Directions: Among the entries that follow, the required portion opens with the line containing "4'b0000, 4'b0001, 4'b0100, 4'b0101: mask" and closes with the line containing "assign busy_nz = (cnt_nz > CNT_ONE);". Give that portion again exactly, and nothing else.

The data:

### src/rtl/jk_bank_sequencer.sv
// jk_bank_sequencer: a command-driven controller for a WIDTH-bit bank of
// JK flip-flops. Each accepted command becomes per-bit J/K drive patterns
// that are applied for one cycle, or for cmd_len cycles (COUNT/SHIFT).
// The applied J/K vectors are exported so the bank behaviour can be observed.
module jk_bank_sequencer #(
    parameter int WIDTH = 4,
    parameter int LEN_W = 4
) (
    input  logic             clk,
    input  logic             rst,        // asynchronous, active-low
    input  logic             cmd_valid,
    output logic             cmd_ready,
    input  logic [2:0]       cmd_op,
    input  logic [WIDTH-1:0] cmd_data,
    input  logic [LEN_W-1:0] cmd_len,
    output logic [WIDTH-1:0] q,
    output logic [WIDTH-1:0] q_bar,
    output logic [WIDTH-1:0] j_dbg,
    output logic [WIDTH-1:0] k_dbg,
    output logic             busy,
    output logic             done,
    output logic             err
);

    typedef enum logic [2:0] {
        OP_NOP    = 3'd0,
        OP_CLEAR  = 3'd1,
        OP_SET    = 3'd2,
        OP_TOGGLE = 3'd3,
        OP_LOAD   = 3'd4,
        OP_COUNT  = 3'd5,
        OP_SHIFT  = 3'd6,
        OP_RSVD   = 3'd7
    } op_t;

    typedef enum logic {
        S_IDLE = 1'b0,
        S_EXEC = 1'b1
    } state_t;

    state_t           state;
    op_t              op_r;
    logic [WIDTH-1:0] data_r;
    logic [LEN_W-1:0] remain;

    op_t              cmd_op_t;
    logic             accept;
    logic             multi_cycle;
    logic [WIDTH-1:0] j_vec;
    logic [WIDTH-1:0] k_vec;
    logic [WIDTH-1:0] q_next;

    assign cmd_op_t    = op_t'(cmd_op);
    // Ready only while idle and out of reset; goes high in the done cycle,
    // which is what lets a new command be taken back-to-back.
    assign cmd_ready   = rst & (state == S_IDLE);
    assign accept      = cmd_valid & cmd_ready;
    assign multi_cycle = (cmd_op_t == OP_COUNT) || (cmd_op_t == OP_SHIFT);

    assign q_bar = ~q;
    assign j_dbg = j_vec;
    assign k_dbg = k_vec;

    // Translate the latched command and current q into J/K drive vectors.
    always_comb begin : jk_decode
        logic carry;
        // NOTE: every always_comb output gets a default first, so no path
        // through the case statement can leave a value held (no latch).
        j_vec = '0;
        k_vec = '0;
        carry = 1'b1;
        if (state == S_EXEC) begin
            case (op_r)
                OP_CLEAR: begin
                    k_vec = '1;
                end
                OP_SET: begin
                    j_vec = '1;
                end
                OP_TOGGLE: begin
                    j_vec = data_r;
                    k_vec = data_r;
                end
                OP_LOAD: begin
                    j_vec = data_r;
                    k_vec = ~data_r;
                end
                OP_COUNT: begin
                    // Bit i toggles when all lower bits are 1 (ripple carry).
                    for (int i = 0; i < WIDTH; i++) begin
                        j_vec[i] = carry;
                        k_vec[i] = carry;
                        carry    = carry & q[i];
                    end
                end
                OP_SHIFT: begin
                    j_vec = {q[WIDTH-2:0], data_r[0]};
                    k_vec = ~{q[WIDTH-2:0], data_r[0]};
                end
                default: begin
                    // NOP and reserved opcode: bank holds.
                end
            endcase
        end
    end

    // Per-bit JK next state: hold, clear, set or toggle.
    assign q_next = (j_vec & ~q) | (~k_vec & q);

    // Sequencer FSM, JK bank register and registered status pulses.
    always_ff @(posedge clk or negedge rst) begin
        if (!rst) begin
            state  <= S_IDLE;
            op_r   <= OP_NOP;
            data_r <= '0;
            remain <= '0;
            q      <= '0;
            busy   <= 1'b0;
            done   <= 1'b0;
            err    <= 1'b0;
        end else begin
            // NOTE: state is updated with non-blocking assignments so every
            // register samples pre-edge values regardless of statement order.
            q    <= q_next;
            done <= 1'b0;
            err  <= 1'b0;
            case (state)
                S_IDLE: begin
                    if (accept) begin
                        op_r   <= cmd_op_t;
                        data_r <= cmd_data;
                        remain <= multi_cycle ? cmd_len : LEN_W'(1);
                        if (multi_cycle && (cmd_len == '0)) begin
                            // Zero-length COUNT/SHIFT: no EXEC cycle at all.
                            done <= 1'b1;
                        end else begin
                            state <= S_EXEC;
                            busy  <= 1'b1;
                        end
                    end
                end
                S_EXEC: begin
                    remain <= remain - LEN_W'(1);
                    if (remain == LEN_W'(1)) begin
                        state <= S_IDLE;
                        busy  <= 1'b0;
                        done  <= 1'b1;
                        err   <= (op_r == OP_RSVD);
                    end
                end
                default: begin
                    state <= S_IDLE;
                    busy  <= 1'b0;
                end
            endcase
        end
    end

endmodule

...

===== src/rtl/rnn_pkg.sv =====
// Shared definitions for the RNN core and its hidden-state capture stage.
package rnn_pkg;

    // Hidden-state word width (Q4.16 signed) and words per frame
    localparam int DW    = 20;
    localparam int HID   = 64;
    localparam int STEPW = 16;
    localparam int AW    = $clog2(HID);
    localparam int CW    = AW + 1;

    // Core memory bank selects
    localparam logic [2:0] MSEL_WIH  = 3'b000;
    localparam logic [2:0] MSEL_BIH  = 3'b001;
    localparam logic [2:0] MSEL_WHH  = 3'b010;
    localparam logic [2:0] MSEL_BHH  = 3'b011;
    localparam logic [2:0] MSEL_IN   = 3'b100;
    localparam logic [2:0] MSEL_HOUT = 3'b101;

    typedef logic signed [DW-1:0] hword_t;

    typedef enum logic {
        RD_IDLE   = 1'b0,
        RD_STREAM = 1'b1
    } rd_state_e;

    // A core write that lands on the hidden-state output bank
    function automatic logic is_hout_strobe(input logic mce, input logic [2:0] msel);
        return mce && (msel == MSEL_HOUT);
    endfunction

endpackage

==

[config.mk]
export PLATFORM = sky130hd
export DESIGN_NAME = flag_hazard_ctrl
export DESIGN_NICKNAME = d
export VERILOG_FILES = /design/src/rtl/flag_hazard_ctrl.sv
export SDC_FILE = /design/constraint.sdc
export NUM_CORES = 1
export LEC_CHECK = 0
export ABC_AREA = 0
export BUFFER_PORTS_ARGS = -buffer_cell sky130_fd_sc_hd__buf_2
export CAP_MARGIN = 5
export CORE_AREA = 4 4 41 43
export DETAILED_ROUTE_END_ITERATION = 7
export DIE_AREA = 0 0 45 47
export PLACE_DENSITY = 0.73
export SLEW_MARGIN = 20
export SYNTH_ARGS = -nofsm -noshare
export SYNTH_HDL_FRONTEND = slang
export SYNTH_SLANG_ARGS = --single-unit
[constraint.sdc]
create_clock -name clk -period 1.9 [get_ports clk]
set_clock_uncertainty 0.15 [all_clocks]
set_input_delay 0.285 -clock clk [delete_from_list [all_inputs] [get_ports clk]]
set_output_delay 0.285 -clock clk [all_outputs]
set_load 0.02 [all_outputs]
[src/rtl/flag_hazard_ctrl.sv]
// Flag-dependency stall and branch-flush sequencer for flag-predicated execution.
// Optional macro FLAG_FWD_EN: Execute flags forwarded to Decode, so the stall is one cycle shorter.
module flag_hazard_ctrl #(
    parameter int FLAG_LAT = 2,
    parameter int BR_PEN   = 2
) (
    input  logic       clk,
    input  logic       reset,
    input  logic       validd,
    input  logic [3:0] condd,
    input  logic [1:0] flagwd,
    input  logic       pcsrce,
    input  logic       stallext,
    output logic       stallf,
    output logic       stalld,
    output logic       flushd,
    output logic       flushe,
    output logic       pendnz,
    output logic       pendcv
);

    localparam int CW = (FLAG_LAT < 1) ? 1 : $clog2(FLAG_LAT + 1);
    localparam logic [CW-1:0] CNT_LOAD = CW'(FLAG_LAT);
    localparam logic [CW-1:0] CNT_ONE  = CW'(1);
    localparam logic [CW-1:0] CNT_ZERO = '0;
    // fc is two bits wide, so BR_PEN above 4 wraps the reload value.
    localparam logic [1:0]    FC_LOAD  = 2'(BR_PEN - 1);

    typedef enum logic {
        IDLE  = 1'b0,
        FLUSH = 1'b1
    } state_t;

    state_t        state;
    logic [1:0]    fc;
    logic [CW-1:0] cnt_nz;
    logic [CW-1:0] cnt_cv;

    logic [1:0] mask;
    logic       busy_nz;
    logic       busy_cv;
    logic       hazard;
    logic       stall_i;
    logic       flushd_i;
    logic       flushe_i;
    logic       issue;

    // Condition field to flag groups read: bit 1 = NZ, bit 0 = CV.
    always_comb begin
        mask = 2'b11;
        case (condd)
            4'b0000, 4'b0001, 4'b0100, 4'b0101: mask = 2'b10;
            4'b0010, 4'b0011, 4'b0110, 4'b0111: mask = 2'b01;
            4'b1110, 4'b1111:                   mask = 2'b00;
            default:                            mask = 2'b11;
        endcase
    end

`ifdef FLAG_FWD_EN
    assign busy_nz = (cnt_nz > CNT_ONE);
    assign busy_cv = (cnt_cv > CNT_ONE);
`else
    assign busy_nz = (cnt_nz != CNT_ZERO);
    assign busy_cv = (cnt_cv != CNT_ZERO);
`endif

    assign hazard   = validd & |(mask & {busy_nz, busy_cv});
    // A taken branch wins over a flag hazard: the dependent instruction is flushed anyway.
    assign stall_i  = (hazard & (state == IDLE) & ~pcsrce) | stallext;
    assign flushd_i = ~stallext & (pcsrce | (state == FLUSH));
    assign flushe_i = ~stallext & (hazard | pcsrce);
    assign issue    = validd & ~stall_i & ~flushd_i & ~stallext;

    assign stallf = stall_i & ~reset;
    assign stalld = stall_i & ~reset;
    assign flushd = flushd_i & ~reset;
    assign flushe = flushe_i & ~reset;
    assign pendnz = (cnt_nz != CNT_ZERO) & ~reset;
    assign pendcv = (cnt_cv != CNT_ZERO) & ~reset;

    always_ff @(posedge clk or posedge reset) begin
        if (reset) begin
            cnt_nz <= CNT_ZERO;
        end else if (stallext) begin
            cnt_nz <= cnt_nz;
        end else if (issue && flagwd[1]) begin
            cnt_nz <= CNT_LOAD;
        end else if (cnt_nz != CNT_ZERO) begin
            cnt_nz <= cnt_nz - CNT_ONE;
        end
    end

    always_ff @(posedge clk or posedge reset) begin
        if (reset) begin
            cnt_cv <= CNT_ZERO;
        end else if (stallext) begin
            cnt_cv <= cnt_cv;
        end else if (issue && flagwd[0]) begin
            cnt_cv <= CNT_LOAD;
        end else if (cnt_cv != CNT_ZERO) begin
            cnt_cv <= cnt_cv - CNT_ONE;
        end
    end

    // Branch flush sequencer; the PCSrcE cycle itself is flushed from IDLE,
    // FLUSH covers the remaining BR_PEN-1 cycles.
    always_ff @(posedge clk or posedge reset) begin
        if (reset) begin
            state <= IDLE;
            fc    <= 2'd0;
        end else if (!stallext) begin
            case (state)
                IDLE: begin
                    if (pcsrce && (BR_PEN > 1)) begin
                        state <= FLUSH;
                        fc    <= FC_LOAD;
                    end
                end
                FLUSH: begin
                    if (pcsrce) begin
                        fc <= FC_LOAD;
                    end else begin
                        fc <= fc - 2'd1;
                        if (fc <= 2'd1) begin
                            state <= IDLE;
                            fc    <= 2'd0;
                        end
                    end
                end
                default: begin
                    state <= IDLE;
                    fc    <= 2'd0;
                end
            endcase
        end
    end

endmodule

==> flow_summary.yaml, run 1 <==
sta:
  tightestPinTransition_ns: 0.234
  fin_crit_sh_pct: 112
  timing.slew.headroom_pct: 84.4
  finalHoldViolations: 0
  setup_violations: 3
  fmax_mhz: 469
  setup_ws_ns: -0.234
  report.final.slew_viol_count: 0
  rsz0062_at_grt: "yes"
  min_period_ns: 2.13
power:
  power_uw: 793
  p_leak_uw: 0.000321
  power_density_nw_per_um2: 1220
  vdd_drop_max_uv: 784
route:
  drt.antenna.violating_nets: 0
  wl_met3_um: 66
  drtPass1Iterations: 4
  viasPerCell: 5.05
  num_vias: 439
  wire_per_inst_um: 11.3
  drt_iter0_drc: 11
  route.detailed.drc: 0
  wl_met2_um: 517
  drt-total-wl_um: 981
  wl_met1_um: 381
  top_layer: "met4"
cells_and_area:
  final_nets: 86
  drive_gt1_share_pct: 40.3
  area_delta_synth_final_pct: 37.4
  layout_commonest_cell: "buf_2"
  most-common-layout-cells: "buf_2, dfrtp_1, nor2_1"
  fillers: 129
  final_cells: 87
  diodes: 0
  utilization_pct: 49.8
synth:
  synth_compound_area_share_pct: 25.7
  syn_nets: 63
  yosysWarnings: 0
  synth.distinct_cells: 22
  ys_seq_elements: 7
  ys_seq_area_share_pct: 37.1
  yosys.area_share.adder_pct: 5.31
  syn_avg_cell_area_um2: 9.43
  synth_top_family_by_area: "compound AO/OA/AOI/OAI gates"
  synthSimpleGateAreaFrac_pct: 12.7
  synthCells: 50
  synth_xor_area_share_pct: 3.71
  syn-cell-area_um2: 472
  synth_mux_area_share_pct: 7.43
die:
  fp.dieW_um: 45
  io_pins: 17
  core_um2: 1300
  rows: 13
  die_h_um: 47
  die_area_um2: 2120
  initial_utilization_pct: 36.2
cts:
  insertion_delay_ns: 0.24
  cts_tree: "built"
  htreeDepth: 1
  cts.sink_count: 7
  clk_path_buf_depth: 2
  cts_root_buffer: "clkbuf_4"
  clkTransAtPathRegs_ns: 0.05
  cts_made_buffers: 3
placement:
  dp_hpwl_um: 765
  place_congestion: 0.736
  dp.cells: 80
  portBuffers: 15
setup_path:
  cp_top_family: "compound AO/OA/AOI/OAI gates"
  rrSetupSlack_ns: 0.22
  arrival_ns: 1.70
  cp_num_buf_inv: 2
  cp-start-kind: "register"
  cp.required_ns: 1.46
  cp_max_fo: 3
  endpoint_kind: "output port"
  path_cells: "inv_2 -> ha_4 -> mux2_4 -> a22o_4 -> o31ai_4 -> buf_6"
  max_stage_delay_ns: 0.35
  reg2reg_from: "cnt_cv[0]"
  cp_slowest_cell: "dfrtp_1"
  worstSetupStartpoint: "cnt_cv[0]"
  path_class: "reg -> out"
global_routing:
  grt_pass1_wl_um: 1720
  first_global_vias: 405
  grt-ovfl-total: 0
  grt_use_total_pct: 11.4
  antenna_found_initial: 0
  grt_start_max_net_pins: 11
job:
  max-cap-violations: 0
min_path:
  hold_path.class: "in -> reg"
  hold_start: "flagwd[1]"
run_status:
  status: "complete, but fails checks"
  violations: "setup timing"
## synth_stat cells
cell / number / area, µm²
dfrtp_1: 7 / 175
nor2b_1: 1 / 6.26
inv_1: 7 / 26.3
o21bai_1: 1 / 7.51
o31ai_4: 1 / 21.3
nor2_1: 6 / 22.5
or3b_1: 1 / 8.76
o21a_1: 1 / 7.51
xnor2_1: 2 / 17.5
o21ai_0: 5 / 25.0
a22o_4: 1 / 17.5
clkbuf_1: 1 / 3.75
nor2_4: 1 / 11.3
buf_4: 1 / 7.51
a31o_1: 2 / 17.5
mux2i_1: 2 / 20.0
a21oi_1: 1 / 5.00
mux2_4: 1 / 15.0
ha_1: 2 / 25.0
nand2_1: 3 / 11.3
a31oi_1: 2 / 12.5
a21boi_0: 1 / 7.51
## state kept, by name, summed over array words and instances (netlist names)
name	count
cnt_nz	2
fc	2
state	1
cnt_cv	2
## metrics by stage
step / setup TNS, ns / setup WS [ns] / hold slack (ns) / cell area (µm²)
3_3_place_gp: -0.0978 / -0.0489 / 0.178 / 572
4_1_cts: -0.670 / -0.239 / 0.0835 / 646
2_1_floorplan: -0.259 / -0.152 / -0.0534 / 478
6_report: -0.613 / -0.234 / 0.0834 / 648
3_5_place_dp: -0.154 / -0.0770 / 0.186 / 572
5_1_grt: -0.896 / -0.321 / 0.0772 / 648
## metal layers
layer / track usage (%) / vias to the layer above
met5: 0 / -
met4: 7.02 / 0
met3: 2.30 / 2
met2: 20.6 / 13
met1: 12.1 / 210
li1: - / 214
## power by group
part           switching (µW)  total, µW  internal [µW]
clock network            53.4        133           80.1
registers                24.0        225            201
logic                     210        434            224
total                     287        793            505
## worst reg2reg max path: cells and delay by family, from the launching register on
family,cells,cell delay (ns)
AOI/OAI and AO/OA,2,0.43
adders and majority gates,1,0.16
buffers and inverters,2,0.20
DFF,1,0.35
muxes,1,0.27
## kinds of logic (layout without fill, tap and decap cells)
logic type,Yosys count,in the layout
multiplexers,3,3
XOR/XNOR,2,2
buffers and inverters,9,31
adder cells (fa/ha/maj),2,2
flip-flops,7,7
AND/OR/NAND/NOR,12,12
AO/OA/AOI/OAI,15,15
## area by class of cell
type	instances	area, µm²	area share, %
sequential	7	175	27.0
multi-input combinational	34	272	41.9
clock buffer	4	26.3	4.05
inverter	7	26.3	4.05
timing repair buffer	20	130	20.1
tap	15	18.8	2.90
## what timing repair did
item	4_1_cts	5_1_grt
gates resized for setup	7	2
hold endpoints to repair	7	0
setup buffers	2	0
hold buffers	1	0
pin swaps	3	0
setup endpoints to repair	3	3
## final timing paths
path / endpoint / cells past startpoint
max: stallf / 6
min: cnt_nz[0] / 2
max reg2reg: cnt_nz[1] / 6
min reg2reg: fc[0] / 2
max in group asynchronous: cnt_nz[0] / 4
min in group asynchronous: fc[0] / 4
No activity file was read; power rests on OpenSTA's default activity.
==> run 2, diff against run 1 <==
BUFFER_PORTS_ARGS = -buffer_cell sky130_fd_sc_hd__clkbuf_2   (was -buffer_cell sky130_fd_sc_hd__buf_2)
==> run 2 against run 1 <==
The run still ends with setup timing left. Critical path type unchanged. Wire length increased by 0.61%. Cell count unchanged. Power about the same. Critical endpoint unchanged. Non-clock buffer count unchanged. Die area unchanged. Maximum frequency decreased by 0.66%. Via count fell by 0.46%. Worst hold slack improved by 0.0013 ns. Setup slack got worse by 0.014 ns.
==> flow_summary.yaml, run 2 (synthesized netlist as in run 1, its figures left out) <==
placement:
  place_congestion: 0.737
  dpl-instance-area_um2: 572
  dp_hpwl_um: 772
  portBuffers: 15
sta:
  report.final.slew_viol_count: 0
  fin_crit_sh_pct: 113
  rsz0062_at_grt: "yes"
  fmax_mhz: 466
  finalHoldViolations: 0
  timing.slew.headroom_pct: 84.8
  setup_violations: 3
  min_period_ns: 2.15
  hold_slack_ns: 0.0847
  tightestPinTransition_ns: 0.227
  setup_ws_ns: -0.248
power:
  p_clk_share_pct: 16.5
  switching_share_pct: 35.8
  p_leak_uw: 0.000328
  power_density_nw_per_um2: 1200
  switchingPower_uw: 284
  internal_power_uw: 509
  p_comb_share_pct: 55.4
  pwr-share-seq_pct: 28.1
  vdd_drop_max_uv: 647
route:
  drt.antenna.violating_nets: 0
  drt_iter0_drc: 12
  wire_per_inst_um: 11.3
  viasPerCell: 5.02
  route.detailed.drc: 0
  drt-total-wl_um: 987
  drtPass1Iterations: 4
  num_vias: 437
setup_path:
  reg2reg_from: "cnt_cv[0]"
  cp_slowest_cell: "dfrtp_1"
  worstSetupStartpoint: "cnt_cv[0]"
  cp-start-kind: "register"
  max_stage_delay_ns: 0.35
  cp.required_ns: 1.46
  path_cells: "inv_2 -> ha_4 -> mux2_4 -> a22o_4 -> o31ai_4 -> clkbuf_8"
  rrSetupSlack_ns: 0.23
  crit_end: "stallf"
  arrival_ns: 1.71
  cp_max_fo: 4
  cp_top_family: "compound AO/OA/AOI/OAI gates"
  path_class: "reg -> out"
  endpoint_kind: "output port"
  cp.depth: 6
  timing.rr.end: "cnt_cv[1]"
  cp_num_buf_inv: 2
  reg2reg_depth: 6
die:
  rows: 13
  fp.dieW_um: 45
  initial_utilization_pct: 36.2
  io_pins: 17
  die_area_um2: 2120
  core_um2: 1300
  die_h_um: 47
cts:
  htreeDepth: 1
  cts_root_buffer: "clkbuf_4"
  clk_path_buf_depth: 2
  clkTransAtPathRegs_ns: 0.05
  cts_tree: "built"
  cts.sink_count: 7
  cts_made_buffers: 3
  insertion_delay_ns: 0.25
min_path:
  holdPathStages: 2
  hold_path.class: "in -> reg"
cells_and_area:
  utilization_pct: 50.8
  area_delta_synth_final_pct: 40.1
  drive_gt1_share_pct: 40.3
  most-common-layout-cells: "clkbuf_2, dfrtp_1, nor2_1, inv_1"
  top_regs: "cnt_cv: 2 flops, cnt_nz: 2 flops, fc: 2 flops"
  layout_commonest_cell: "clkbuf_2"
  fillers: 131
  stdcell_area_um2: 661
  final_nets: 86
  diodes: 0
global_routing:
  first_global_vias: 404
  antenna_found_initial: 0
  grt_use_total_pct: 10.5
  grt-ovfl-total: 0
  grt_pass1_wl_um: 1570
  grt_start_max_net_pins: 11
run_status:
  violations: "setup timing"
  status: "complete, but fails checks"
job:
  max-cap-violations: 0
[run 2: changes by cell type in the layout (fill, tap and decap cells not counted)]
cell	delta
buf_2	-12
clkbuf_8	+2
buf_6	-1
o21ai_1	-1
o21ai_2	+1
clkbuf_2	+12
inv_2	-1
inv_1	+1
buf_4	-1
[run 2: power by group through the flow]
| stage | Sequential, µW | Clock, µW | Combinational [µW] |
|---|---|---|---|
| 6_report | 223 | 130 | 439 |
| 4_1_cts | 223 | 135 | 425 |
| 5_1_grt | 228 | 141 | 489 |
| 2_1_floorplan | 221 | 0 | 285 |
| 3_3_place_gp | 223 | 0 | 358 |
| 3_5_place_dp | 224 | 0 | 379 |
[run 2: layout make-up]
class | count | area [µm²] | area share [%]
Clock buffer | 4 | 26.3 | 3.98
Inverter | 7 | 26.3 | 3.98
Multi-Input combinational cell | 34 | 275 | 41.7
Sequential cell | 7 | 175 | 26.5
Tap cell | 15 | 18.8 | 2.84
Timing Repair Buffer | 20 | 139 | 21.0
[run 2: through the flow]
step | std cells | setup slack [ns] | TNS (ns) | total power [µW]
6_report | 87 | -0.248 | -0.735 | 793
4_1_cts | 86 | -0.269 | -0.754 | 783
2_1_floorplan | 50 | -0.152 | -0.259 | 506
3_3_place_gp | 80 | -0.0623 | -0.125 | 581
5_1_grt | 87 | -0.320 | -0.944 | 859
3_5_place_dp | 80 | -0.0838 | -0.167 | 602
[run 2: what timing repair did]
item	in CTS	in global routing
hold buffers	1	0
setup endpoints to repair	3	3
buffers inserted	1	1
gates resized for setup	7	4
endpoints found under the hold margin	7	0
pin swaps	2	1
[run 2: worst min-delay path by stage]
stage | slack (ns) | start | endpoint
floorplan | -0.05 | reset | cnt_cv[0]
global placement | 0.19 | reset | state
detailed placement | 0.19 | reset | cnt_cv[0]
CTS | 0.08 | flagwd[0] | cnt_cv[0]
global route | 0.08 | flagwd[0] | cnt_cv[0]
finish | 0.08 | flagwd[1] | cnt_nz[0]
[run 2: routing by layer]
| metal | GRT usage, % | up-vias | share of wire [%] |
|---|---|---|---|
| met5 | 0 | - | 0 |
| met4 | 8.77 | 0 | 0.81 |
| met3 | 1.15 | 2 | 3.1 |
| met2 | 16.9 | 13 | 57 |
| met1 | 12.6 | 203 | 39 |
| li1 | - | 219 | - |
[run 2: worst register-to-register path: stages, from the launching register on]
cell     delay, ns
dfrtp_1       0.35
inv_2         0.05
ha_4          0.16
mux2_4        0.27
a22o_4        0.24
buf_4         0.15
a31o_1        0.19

Problem solution:
            4'b0000, 4'b0001, 4'b0100, 4'b0101: mask = 2'b10;
            4'b0010, 4'b0011, 4'b0110, 4'b0111: mask = 2'b01;
            4'b1110, 4'b1111:                   mask = 2'b00;
            default:                            mask = 2'b11;
        endcase
    end

`ifdef FLAG_FWD_EN
    assign busy_nz = (cnt_nz > CNT_ONE);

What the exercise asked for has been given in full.